Benéficos pagos com a ingratidão
19. Que se deve pensar dos que, recebendo a ingratidão em paga de benefícios que
fizeram, deixam de praticar o bem para não topar com os ingratos?
Nesses, há mais egoísmo do que caridade, visto que fazer o bem, apenas para receber
demonstrações de reconhecimento, é não o fazer com desinteresse, e o bem, feito
desinteressadamente, é o único agradável a Deus. Há também orgulho, porquanto os que
assim procedem se comprazem na humildade com que o beneficiado lhes vem depor aos pés
o testemunho do seu reconhecimento. Aquele que procura, na Terra, recompensa ao bem que
pratica não a receberá no céu. Deus, entretanto, terá em apreço aquele que não a busca no
mundo.
Deveis sempre ajudar os fracos, embora sabendo de antemão que os a quem fizerdes o
bem não vo-lo agradecerão. Ficai certos de que, se aquele a quem prestais um serviço o
esquece, Deus o levará mais em conta do que se com a sua gratidão o beneficiado vo-lo
houvesse pago. Se Deus permite por vezes sejais pagos com a ingratidão, é para
experimentar a vossa perseverança em praticar o bem.
E sabeis, porventura, se o benefício momentaneamente esquecido não produzirá mais
tarde bons frutos? Tende a certeza de que, ao contrário, é unia semente que com o tempo
germinará. Infelizmente, nunca vedes senão o presente; trabalhais para vós e não pelos outros.
Os benefícios acabam por abrandar os mais empedernidos corações; podem ser olvidados
neste mundo, mas, quando se desembaraçar do seu envoltório carnal, o Espírito que os recebeu se lembrará deles e essa
lembrança será o seu castigo.
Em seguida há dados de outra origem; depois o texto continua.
`src/queue_settings.svh`:
```
// Command queue sizes
`ifndef QUEUE_SETTINGS_SVH
`define QUEUE_SETTINGS_SVH

// Entries held by the queue
`define QUEUE_DEPTH 16
// Occupancy count width wide enough to hold QUEUE_DEPTH itself
`define DEPTH_W 5

// Software dword and packed entry widths
`define CSR_W 32
`define ENTRY_W 64

// Power-of-two threshold code width
`define THLD_W 3

// Credits granted after reset and also the ceiling
`define TX_CREDITS 4
`define CREDIT_W 3

`endif

```
`src/csr_pkg.sv`:
```
// CSR side types
`include "queue_settings.svh"

package csr_pkg;

  // One dword written by software
  typedef logic [`CSR_W-1:0] csr_word_t;

  // Threshold code n selects 2^(n+1) entries
  // Code 0 keeps the trigger off
  typedef logic [`THLD_W-1:0] thld_code_t;

endpackage

```
`src/xfer_pkg.sv`:
```
// Hardware transfer types
`include "queue_settings.svh"

package xfer_pkg;

  // FIFO occupancy
  typedef logic [`DEPTH_W-1:0] depth_t;

  // Credits held by the sender
  typedef logic [`CREDIT_W-1:0] credit_t;

  // Command descriptor with the most significant field first
  typedef struct packed {
    logic [7:0]  opcode;
    logic [7:0]  tag;
    logic [15:0] len;
    logic [31:0] addr;
  } cmd_desc_t;

  // Queue entry
  // Raw halves are filled by the packer and desc is read by the sender
  typedef union packed {
    struct packed {
      logic [`CSR_W-1:0] hi;
      logic [`CSR_W-1:0] lo;
    } raw;
    cmd_desc_t desc;
  } queue_entry_u;

endpackage
```
`src/queue_push_if.sv`:
```
// Queue write port
`timescale 1ns/1ps

interface queue_push_if
  import xfer_pkg::*;
();

  logic         wvalid;
  logic         wready;
  queue_entry_u wdata;
  // Current occupancy also watched by the control block
  depth_t       depth;

  modport packer (
    output wvalid,
    output wdata,
    input  wready
  );

  modport fifo (
    input  wvalid,
    input  wdata,
    output wready,
    output depth
  );

endinterface

```
`src/credit_sender.sv`:
```
// Credit based entry sender
`timescale 1ns/1ps
`include "queue_settings.svh"

module credit_sender
  import xfer_pkg::*;
(
  input  logic         clk_i,
  input  logic         rst_ni,
  input  logic         rvalid_i,
  output logic         rready_o,
  input  queue_entry_u rdata_i,
  input  logic         credit_return_i,
  output logic         tx_valid_o,
  output logic [7:0]   tx_opcode_o,
  output logic [7:0]   tx_tag_o,
  output logic [15:0]  tx_len_o,
  output logic [31:0]  tx_addr_o
);

  credit_t   credit_q;
  logic      pop;
  logic      tx_valid_q;
  cmd_desc_t desc_q;

  // Pop only with at least one credit in hand
  assign pop      = rvalid_i && (credit_q != '0);
  assign rready_o = pop;

  always_ff @(posedge clk_i or negedge rst_ni) begin
    if (!rst_ni) begin
      credit_q   <= credit_t'(`TX_CREDITS);
      tx_valid_q <= 1'b0;
    end else begin
      tx_valid_q <= pop;
      case ({credit_return_i, pop})
        2'b10:   credit_q <= credit_q + credit_t'(1);
        2'b01:   credit_q <= credit_q - credit_t'(1);
        default: credit_q <= credit_q;
      endcase
    end
  end

  // Descriptor view of the popped entry
  always_ff @(posedge clk_i) begin
    if (pop) begin
      desc_q <= rdata_i.desc;
    end
  end

  assign tx_valid_o  = tx_valid_q;
  assign tx_opcode_o = desc_q.opcode;
  assign tx_tag_o    = desc_q.tag;
  assign tx_len_o    = desc_q.len;
  assign tx_addr_o   = desc_q.addr;

  // Consumer must not return more credits than it was sent
  a_credit_bound: assert property (@(posedge clk_i) disable iff (!rst_ni)
    credit_q <= credit_t'(`TX_CREDITS));

endmodule

```
`src/dword_packer.sv`:
```
// CSR dword packer
`timescale 1ns/1ps

module dword_packer
  import csr_pkg::*;
  import xfer_pkg::*;
(
  input  logic         clk_i,
  input  logic         rst_ni,
  input  logic         req_i,
  input  csr_word_t    data_i,
  output logic         ack_o,
  queue_push_if.packer push,
  input  logic         clr_i
);

  // High when the next dword is the upper half
  logic         half_q;
  logic         wvalid_q;
  logic         ack_q;
  queue_entry_u entry_q;
  logic         push_fire;

  assign push_fire = push.wvalid & push.wready;

  // Entry payload built one half at a time
  always_ff @(posedge clk_i) begin
    if (req_i) begin
      if (half_q) begin
        entry_q.raw.hi <= data_i;
      end else begin
        entry_q.raw.lo <= data_i;
      end
    end
  end

  always_ff @(posedge clk_i or negedge rst_ni) begin
    if (!rst_ni) begin
      half_q   <= 1'b0;
      wvalid_q <= 1'b0;
      ack_q    <= 1'b0;
    end else if (clr_i) begin
      half_q   <= 1'b0;
      wvalid_q <= 1'b0;
      // Release software still waiting on a dropped entry
      ack_q    <= wvalid_q;
    end else begin
      ack_q <= 1'b0;
      if (req_i) begin
        if (half_q) begin
          wvalid_q <= 1'b1;
        end else begin
          half_q <= 1'b1;
          ack_q  <= 1'b1;
        end
      end
      // High dword is acknowledged only once the FIFO takes it
      if (push_fire) begin
        wvalid_q <= 1'b0;
        half_q   <= 1'b0;
        ack_q    <= 1'b1;
      end
    end
  end

  assign push.wvalid = wvalid_q;
  assign push.wdata  = entry_q;
  assign ack_o       = ack_q;

  // Stalled entry must hold until the FIFO accepts it
  a_wdata_stable: assert property (@(posedge clk_i) disable iff (!rst_ni)
    push.wvalid && !push.wready && !clr_i |=> push.wvalid && $stable(push.wdata));

endmodule

```
`src/queue_ctrl.sv`:
```
// Queue status and thresholds
`timescale 1ns/1ps
`include "queue_settings.svh"

module queue_ctrl
  import csr_pkg::*;
  import xfer_pkg::*;
(
  input  logic       clk_i,
  input  logic       rst_ni,
  input  depth_t     depth_i,
  input  thld_code_t start_thld_i,
  input  thld_code_t ready_thld_i,
  output thld_code_t ready_thld_o,
  output logic       start_thld_trig_o,
  output logic       ready_thld_trig_o,
  output logic       empty_o,
  input  logic       reg_rst_i,
  output logic       reg_rst_we_o,
  output logic       fifo_clr_o
);

  thld_code_t ready_clamped;
  depth_t     free_entries;
  // Soft reset seen but queue not yet drained
  logic       rst_pend_q;
  logic       rst_active;

  // Entry count selected by a threshold code
  function automatic logic [31:0] thld_entries(thld_code_t code);
    return 32'd1 << (32'(code) + 32'd1);
  endfunction

  // Codes that reach the full queue size clamp to the full-size code
  always_comb begin
    if (thld_entries(ready_thld_i) >= 32'(`QUEUE_DEPTH)) begin
      ready_clamped = thld_code_t'($clog2(`QUEUE_DEPTH) - 1);
    end else begin
      ready_clamped = ready_thld_i;
    end
  end

  assign free_entries = depth_t'(`QUEUE_DEPTH) - depth_i;
  assign empty_o      = (depth_i == '0);

  assign start_thld_trig_o = (start_thld_i != '0) &&
                             (32'(depth_i) >= thld_entries(start_thld_i));
  assign ready_thld_trig_o = (ready_thld_o != '0) &&
                             (32'(free_entries) >= thld_entries(ready_thld_o));

  assign rst_active = reg_rst_i | rst_pend_q;
  assign fifo_clr_o = rst_active;

  always_ff @(posedge clk_i or negedge rst_ni) begin
    if (!rst_ni) begin
      ready_thld_o <= '0;
      rst_pend_q   <= 1'b0;
      reg_rst_we_o <= 1'b0;
    end else begin
      ready_thld_o <= ready_clamped;
      // Hold the clear until the FIFO reports empty, then acknowledge
      rst_pend_q   <= rst_active & ~empty_o;
      reg_rst_we_o <= rst_active & empty_o;
    end
  end

endmodule

```
`src/queue_fifo.sv`:
```
// Command entry FIFO
`timescale 1ns/1ps
`include "queue_settings.svh"

module queue_fifo
  import xfer_pkg::*;
(
  input  logic         clk_i,
  input  logic         rst_ni,
  queue_push_if.fifo   push,
  input  logic         clr_i,
  output logic         rvalid_o,
  input  logic         rready_i,
  output queue_entry_u rdata_o,
  output logic         full_o
);

  queue_entry_u                     mem_q [`QUEUE_DEPTH];
  logic [$clog2(`QUEUE_DEPTH)-1:0] wptr_q;
  logic [$clog2(`QUEUE_DEPTH)-1:0] rptr_q;
  depth_t                           count_q;
  logic                             push_fire;
  logic                             pop_fire;

  assign full_o      = (count_q == depth_t'(`QUEUE_DEPTH));
  assign push.wready = ~full_o;
  assign push.depth  = count_q;
  assign rvalid_o    = (count_q != '0);
  assign rdata_o     = mem_q[rptr_q];

  assign push_fire = push.wvalid & push.wready;
  assign pop_fire  = rvalid_o & rready_i;

  always_ff @(posedge clk_i) begin
    if (push_fire) begin
      mem_q[wptr_q] <= push.wdata;
    end
  end

  // Pointers wrap naturally at a power-of-two depth
  always_ff @(posedge clk_i or negedge rst_ni) begin
    if (!rst_ni) begin
      wptr_q  <= '0;
      rptr_q  <= '0;
      count_q <= '0;
    end else if (clr_i) begin
      wptr_q  <= '0;
      rptr_q  <= '0;
      count_q <= '0;
    end else begin
      if (push_fire) begin
        wptr_q <= wptr_q + 1'b1;
      end
      if (pop_fire) begin
        rptr_q <= rptr_q + 1'b1;
      end
      case ({push_fire, pop_fire})
        2'b10:   count_q <= count_q + depth_t'(1);
        2'b01:   count_q <= count_q - depth_t'(1);
        default: count_q <= count_q;
      endcase
    end
  end

  a_count_bound: assert property (@(posedge clk_i) disable iff (!rst_ni)
    count_q <= depth_t'(`QUEUE_DEPTH));

  // The reader must only request while entries are held
  a_no_empty_pop: assert property (@(posedge clk_i) disable iff (!rst_ni)
    rready_i |-> count_q != '0);

endmodule

```
`src/queue_top.sv`:
```
// Command queue top level
`timescale 1ns/1ps
`include "queue_settings.svh"

module queue_top
  import xfer_pkg::*;
(
  input  logic                clk_i,
  input  logic                rst_ni,
  // CSR write side
  input  logic                req_i,
  input  logic [`CSR_W-1:0]   data_i,
  output logic                ack_o,
  // Thresholds
  input  logic [`THLD_W-1:0]  start_thld_i,
  input  logic [`THLD_W-1:0]  ready_thld_i,
  output logic [`THLD_W-1:0]  ready_thld_o,
  output logic                start_thld_trig_o,
  output logic                ready_thld_trig_o,
  // Status
  output logic                empty_o,
  output logic                full_o,
  output logic [`DEPTH_W-1:0] depth_o,
  // Soft reset
  input  logic                reg_rst_i,
  output logic                reg_rst_we_o,
  // Descriptor output
  output logic                tx_valid_o,
  output logic [7:0]          tx_opcode_o,
  output logic [7:0]          tx_tag_o,
  output logic [15:0]         tx_len_o,
  output logic [31:0]         tx_addr_o,
  input  logic                credit_return_i
);

  logic         fifo_clr;
  logic         fifo_rvalid;
  logic         fifo_rready;
  queue_entry_u fifo_rdata;

  queue_push_if u_push_if ();

  dword_packer u_packer (
    .clk_i  (clk_i),
    .rst_ni (rst_ni),
    .req_i  (req_i),
    .data_i (data_i),
    .ack_o  (ack_o),
    .push   (u_push_if.packer),
    .clr_i  (fifo_clr)
  );

  queue_fifo u_fifo (
    .clk_i    (clk_i),
    .rst_ni   (rst_ni),
    .push     (u_push_if.fifo),
    .clr_i    (fifo_clr),
    .rvalid_o (fifo_rvalid),
    .rready_i (fifo_rready),
    .rdata_o  (fifo_rdata),
    .full_o   (full_o)
  );

  queue_ctrl u_ctrl (
    .clk_i             (clk_i),
    .rst_ni            (rst_ni),
    .depth_i           (u_push_if.depth),
    .start_thld_i      (start_thld_i),
    .ready_thld_i      (ready_thld_i),
    .ready_thld_o      (ready_thld_o),
    .start_thld_trig_o (start_thld_trig_o),
    .ready_thld_trig_o (ready_thld_trig_o),
    .empty_o           (empty_o),
    .reg_rst_i         (reg_rst_i),
    .reg_rst_we_o      (reg_rst_we_o),
    .fifo_clr_o        (fifo_clr)
  );

  credit_sender u_sender (
    .clk_i           (clk_i),
    .rst_ni          (rst_ni),
    .rvalid_i        (fifo_rvalid),
    .rready_o        (fifo_rready),
    .rdata_i         (fifo_rdata),
    .credit_return_i (credit_return_i),
    .tx_valid_o      (tx_valid_o),
    .tx_opcode_o     (tx_opcode_o),
    .tx_tag_o        (tx_tag_o),
    .tx_len_o        (tx_len_o),
    .tx_addr_o       (tx_addr_o)
  );

  assign depth_o = u_push_if.depth;

endmodule

```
Deplorará a sua ingratidão; desejará reparar a falta, pagar a
dívida noutra existência, não raro buscando uma vida de dedicação ao seu benfeitor. Assim,
sem o suspeitardes, tereis contribuído para o seu adiantamento moral e vireis a reconhecer a
exatidão desta máxima: um benefício jamais se perde. Além disso, também por vós mesmos
tereis trabalhado, porquanto granjeareis o mérito de haver feito o bem desinteressadamente e
sem que as decepções vos desanimassem.
Ah! meus amigos, se conhecêsseis todos os laços que prendem a vossa vida atual às
vossas existências anteriores; se pudésseis apanhar num golpe de vista a imensidade das
relações que ligam uns aos outros os seres, para o efeito de um progresso mútuo, admiraríeis
muito mais a sabedoria e a bondade do Criador, que vos concede reviver para chegardes a ele.
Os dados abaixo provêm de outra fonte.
File: config.mk
export PLATFORM = sky130hd
export DESIGN_NAME = mpca
export DESIGN_NICKNAME = d
export VERILOG_FILES = /design/src/mpca_pkg.sv /design/src/channel_alloc.sv /design/src/mpca.sv /design/src/packet_decrypt.sv /design/src/priority_score.sv /design/src/rank_sort.sv
export SDC_FILE = /design/constraint.sdc
export NUM_CORES = 2
export LEC_CHECK = 0
export BUFFER_PORTS_ARGS = -buffer_cell sky130_fd_sc_hd__buf_2
export CAP_MARGIN = 10
export CORE_MARGIN = 4
export CORE_UTILIZATION = 60
export CTS_BUF_LIST = sky130_fd_sc_hd__clkbuf_4 sky130_fd_sc_hd__clkbuf_8
export CTS_CLUSTER_DIAMETER = 50
export DETAILED_ROUTE_END_ITERATION = 8
export GPL_TIMING_DRIVEN = 1
export PLACE_DENSITY = 0.84
export SLEW_MARGIN = 25
export SYNTH_ARGS = -nofsm -noshare
export SYNTH_HDL_FRONTEND = slang
export SYNTH_HIERARCHICAL = 1
export SYNTH_SLANG_ARGS = --single-unit
File: constraint.sdc
create_clock -name clk -period 85.8 [get_ports clk]
set_input_delay 8.58 -clock clk [delete_from_list [all_inputs] [get_ports clk]]
set_output_delay 8.58 -clock clk [all_outputs]
set_load 0.005 [all_outputs]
– Guia protetor. (Sens, 1862.)

Fonte: KARDEC, Allan. O Evangelho Segundo o Espiritismo, ed 131, Rio de Janeiro: FEB, 2013

ANÁLISE:
O bem que é levado em conta por Deus é o feito desinteressadamente. Fazê-lo esperando que o beneficiado agradeça de qualquer forma, apenas é resultado do orgulho que há em nós. Aqueles que recebem um benefício e não o reconhecem são ingratos e toda ingratidão gera uma mancha na vida do ingrato, que resultará na necessidade futura do aprendizado que a vida propicia. No entanto, a ingratidão não é motivo para deixar-se de fazer o bem, pois que já o compreende sabe que tudo que se faz retorna e só o bem feito com desinteresse pesa a nosso favor na balança da vida. A fé em Deus deve sustentar a todos que compreendem o seu dever na vida.